El riego debe ser moderado y regular, manteniendo el sustrato ligeramente húmedo pero nunca encharcado; es recomendable regar cuando la capa superior del sustrato se haya secado parcialmente. Tanto el exceso como la falta de agua pueden provocar caída de hojas, un problema relativamente común en esta especie.

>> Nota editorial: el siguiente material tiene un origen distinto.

`config.mk`:
```
export PLATFORM = sky130hd
export DESIGN_NAME = hpm_event_ctrl
export DESIGN_NICKNAME = d
export VERILOG_FILES = /design/src/rtl/hpm_event_ctrl_pkg.sv /design/src/rtl/hpmevent_slot.sv /design/src/rtl/hpm_event_ctrl.sv
export SDC_FILE = /design/constraint.sdc
export NUM_CORES = 1
export LEC_CHECK = 0
export CAP_MARGIN = 10
export CORE_MARGIN = 8
export CORE_UTILIZATION = 30
export DETAILED_ROUTE_END_ITERATION = 12
export PLACE_DENSITY_LB_ADDON = 0.25
export SYNTH_ARGS = -nofsm -noshare
export SYNTH_HDL_FRONTEND = slang
export SYNTH_SLANG_ARGS = --single-unit
```
`constraint.sdc`:
```
create_clock -name clk -period 3.95 [get_ports clk]
set_clock_uncertainty 0.15 [all_clocks]
set_input_delay 0.79 -clock clk [delete_from_list [all_inputs] [get_ports clk]]
set_output_delay 0.79 -clock clk [all_outputs]
set_load 0.02 [all_outputs]
```
`src/rtl/hpm_event_ctrl_pkg.sv`:
```
// rtl/hpm_event_ctrl_pkg.sv - shared HPM event field positions, CSR addresses and slot record
package cvw;

  localparam int HPMEV_OF    = 63;
  localparam int HPMEV_MINH  = 62;
  localparam int HPMEV_SINH  = 61;
  localparam int HPMEV_UINH  = 60;
  localparam int HPMEV_VSINH = 59;
  localparam int HPMEV_VUINH = 58;

  localparam logic [11:0] MHPMEVENTBASE  = 12'h323;
  localparam logic [11:0] MHPMEVENTHBASE = 12'h723;
  localparam logic [11:0] SCOUNTOVF      = 12'hDA0;

  typedef struct packed {
    logic       of;
    logic       minh;
    logic       sinh;
    logic       uinh;
    logic       vsinh;
    logic       vuinh;
    logic [7:0] sel;
  } hpmevent_t;

  // RV64 image of one mhpmevent; the RV32 high half is bits 63:32 of the same image.
  function automatic logic [63:0] hpmevent_pack(input hpmevent_t ev);
    return {ev.of, ev.minh, ev.sinh, ev.uinh, ev.vsinh, ev.vuinh, 50'b0, ev.sel};
  endfunction

endpackage

```
`src/rtl/hpmevent_slot.sv`:
```
// rtl/hpmevent_slot.sv - one mhpmevent slot: config storage, privilege filter, sticky overflow
module hpmevent_slot
  import cvw::*;
#(
  parameter int XLEN      = 64,
  parameter int IDX       = 3,
  parameter int NUMEVENTS = 32
) (
  input  logic                 clk,
  input  logic                 reset,
  input  logic                 we,
  input  logic [11:0]          adr,
  input  logic [XLEN-1:0]      wdata,
  input  logic [1:0]           priv,
  input  logic                 virt,
  input  logic [NUMEVENTS-1:0] event_src,
  input  logic                 ovf,
  output logic                 count_en,
  output logic                 new_ovf,
  output hpmevent_t            ev
);

  localparam logic [11:0] LO_ADR = MHPMEVENTBASE + 12'(IDX - 3);
  localparam logic [11:0] HI_ADR = MHPMEVENTHBASE + 12'(IDX - 3);

  logic        lo_wr, hi_wr, flag_wr, inhibit;
  logic [63:0] flags;
  logic [255:0] src_ext;

  assign lo_wr   = we & (adr == LO_ADR);
  assign hi_wr   = (XLEN == 32) & we & (adr == HI_ADR);
  assign flag_wr = (XLEN == 64) ? lo_wr : hi_wr;
  // Align the flag-bearing word to RV64 bit positions so one decode serves both widths.
  assign flags   = (XLEN == 64) ? 64'(wdata) : {wdata[31:0], 32'b0};

  always_ff @(posedge clk or negedge reset) begin
    if (!reset) begin
      ev <= '0;
    end else begin
      if (lo_wr) ev.sel <= wdata[7:0];
      if (flag_wr) begin
        ev.of    <= flags[HPMEV_OF];
        ev.minh  <= flags[HPMEV_MINH];
        ev.sinh  <= flags[HPMEV_SINH];
        ev.uinh  <= flags[HPMEV_UINH];
        ev.vsinh <= flags[HPMEV_VSINH];
        ev.vuinh <= flags[HPMEV_VUINH];
      end else if (ovf) begin
        ev.of <= 1'b1;
      end
    end
  end

  always_comb begin
    inhibit = 1'b1;
    case (priv)
      2'b11: inhibit = ev.minh;
      2'b01: inhibit = virt ? ev.vsinh : ev.sinh;
      2'b00: inhibit = virt ? ev.vuinh : ev.uinh;
      default: inhibit = 1'b1;
    endcase
  end

  // Selector 0 and out-of-range selectors land on zero bits of the widened source vector.
  assign src_ext  = 256'(event_src) & ~256'd1;
  assign count_en = src_ext[ev.sel] & ~inhibit;
  assign new_ovf  = ovf & ~ev.of & ~flag_wr;

endmodule

```
`src/rtl/hpm_event_ctrl.sv`:
```
// rtl/hpm_event_ctrl.sv - HPM event selection, overflow tracking, LCOFI and scountovf
module hpm_event_ctrl
  import cvw::*;
#(
  parameter int XLEN      = 64,
  parameter int COUNTERS  = 32,
  parameter int NUMEVENTS = 32
) (
  input  logic                 clk,
  input  logic                 reset,
  input  logic                 CSRMWriteM,
  input  logic [11:0]          CSRAdrM,
  input  logic [XLEN-1:0]      CSRWriteValM,
  input  logic [1:0]           PrivilegeModeW,
  input  logic                 VirtModeW,
  input  logic [31:0]          MCOUNTEREN_REGW,
  input  logic [NUMEVENTS-1:0] EventSrcM,
  input  logic [COUNTERS-1:0]  CounterOvfM,
  output logic [COUNTERS-1:0]  CountEnM,
  output logic [XLEN-1:0]      EventReadValM,
  output logic                 EventHitM,
  output logic                 IllegalEventAccessM,
  output logic                 LCOFIRequestM
);

  localparam logic [11:0] EV_LO_FIRST = MHPMEVENTBASE - 12'd2;
  localparam logic [11:0] EV_LO_LAST  = MHPMEVENTBASE + 12'd28;
  localparam logic [11:0] EV_HI_FIRST = MHPMEVENTHBASE - 12'd2;
  localparam logic [11:0] EV_HI_LAST  = MHPMEVENTHBASE + 12'd28;

  hpmevent_t             ev [COUNTERS];
  logic [COUNTERS-1:0]   new_ovf, of_vec;
  logic [63:0]           packed_ev;
  logic [4:0]            idx;

  genvar g;
  generate
    for (g = 0; g < 3; g++) begin : g_fixed
      assign ev[g]       = '0;
      assign new_ovf[g]  = 1'b0;
      assign CountEnM[g] = 1'b0;
    end
    for (g = 3; g < COUNTERS; g++) begin : g_slot
      hpmevent_slot #(.XLEN(XLEN), .IDX(g), .NUMEVENTS(NUMEVENTS)) u_slot (
        .clk       (clk),
        .reset     (reset),
        .we        (CSRMWriteM),
        .adr       (CSRAdrM),
        .wdata     (CSRWriteValM),
        .priv      (PrivilegeModeW),
        .virt      (VirtModeW),
        .event_src (EventSrcM),
        .ovf       (CounterOvfM[g]),
        .count_en  (CountEnM[g]),
        .new_ovf   (new_ovf[g]),
        .ev        (ev[g])
      );
    end
    for (g = 0; g < COUNTERS; g++) begin : g_of
      assign of_vec[g] = ev[g].of;
    end
  endgenerate

  // Request is gated by reset so a carry arriving during reset cannot leak out.
  assign LCOFIRequestM = reset & (|new_ovf);

  assign IllegalEventAccessM = (CSRAdrM == SCOUNTOVF) & (CSRMWriteM | (PrivilegeModeW == 2'b00));

  assign idx = CSRAdrM[4:0];

  always_comb begin
    packed_ev = '0;
    for (int i = 3; i < COUNTERS; i++) begin
      if (idx == 5'(i)) packed_ev = hpmevent_pack(ev[i]);
    end
  end

  always_comb begin
    EventReadValM = '0;
    EventHitM     = 1'b0;
    if (CSRAdrM >= EV_LO_FIRST && CSRAdrM <= EV_LO_LAST) begin
      EventHitM     = 1'b1;
      EventReadValM = packed_ev[XLEN-1:0];
    end else if (XLEN == 32 && CSRAdrM >= EV_HI_FIRST && CSRAdrM <= EV_HI_LAST) begin
      EventHitM     = 1'b1;
      EventReadValM = packed_ev[63:64-XLEN];
    end else if (CSRAdrM == SCOUNTOVF) begin
      EventHitM     = 1'b1;
      EventReadValM = XLEN'(of_vec & MCOUNTEREN_REGW[COUNTERS-1:0]);
    end
  end

endmodule

```
==> flow_summary.ini <==
[floorplanning]
coreArea_um2 = 96900
rows = 114
die_y_um = 329
die-area_um2 = 108000
start_util_pct = 30.3
fp.dieW_um = 329
ios = 277

[flow_run]
max_cap_viol_count = 0

[global_route]
grt_start_max_net_pins = 76
grt.total_usage_pct = 28.1
grt_pass1_wl_um = 220000
grt_overflow = 0
grt_pass1_vias = 27700
antenna_found_initial = 3

[routing]
avgRoutedWirePerCell_um = 36.5
totalWireLength_um = 158000
vias = 28100
first_pass_iters = 5
viasPerCell = 6.49
drc = 0
drtAntennaViolNets = 0
drt_first_iter_violations = 3688

[setup_path]
r2r_slack_ns = 2.68
max_stage_delay_ns = 0.57
arrival_ns = 3.49
setup.worst_path.start = CSRAdrM[1]
critPathKind = in -> out
critPathCaptureType = output port
crit_slowest_cell = or4b_4
cp_max_fo = 7
r2r-start = g_slot[6].u_slot.ev[1]
cp_cell_sequence = buf_16 > buf_12 > buf_6 > or4b_4 > o22ai_2 > a221oi_2 > o21ai_1 > o211ai_1 > o211ai_1 > a211oi_2 > a221oi_2 > buf_4
r2r_end = g_slot[6].u_slot.ev[1]
critical_path.startpoint_type = input pin
cp-endpoint = EventReadValM[0]
reg2regPathDepth = 1
critPathRequiredTime_ns = 3.01

[final_layout]
final_area_um2 = 40300
reg.largest.list = g_slot.u_slot.ev (406)
area_growth_syn_to_layout_pct = 37.5
fill_cells = 9017
drive_gt1_share_pct = 53.5
fin_nets = 3195
regMostFlops = g_slot.u_slot.ev
ff_latch_area_um2 = 10200
multiInputGateArea_um2 = 18900
fin_util_pct = 41.6
largest_reg_flops = 406

[synth]
synthTopCellsByArea = dfrtp_1 35%, mux4_2 20%, mux2_2 14%
yosys.area.top_type = dfrtp_1
synth_area_um2 = 29300
avgSynthCellArea_um2 = 11.5
synth_compound_area_share_pct = 11.4
ys_ff_latch = 406
synth_edf_count = 0
async_flop_share_pct = 100
ys_seq_area_share_pct = 34.6
yosys_warnings = 0
synth_cells = 2550
synthAdderAreaFrac_pct = 0
synth_xor_area_share_pct = 0
synth_cell_types = 81
synth-simple-area-share_pct = 9.25
synth_top_family_by_area = multiplexers
netlist.area_leader.share_pct = 34.6
synth_ff_type = dfrtp_1
muxShareOfSynthArea_pct = 38.5

[clocking]
cts.reportedPaths.clkPinSlew_ns = 0.07
tritoncts = built
clk_path_buf_depth = 3
cts_buffers = 49
cts_max_level = 2
cts_num_sinks = 406
clkLatencyLatePin_ns = 0.59
cts-root-buf = clkbuf_16

[power_and_ir_drop]
vdd_drop_max_uv = 320
powerDensity_nw_per_um2 = 271
p_leak_nw = 17.1
power_mw = 10.9

[timing]
worst_slew_pin_slew_ns = 1.04
fin_setup_tns_ns = -2.16
hold_viol = 0
fmax_mhz = 226
slew_violations = 0
rsz0062_at_grt = true
period_needed_ns = 4.43
setup_violations = 14
min_period_over_period_pct = 112
setup_slack_ns = -0.483
slew_headroom_pct = 30.4

[min_path]
hold_path_class = reg -> reg
min_path_cells = 1

[placed_design]
finalWeightedCongestion = 0.980
postPlaceCellArea_um2 = 35000
hpwlAfterDp_um = 104000
portBuffers = 190

[outcome]
status = finished with violations
violations = negative setup slack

El sustrato ideal debe ser ligero, fértil y con buen drenaje, por ejemplo una mezcla de turba o fibra de coco con perlita y algo de materia orgánica. La humedad ambiental media favorece su desarrollo, aunque puede adaptarse a condiciones interiores normales si no son demasiado secas. Durante primavera y verano conviene fertilizar cada tres o cuatro semanas con un abono equilibrado para plantas de interior, reduciendo el abonado en otoño e invierno cuando el crecimiento se ralentiza. La poda puede realizarse para controlar el tamaño y estimular un crecimiento más compacto, cortando las puntas de los tallos para fomentar la ramificación.
La planta puede multiplicarse mediante esquejes de tallo en condiciones cálidas y húmedas, aunque el enraizamiento puede ser algo lento.
Entre los problemas más frecuentes están la caída de hojas por cambios bruscos en las condiciones de cultivo, exceso de riego, falta de luz o corrientes de aire.
También pueden aparecer plagas como cochinillas, pulgones o ácaros, especialmente en ambientes secos o con poca ventilación. Con luz brillante indirecta, riego equilibrado y un sustrato bien drenado, la Radermachera sinica puede mantenerse saludable y con un follaje denso y decorativo en interiores.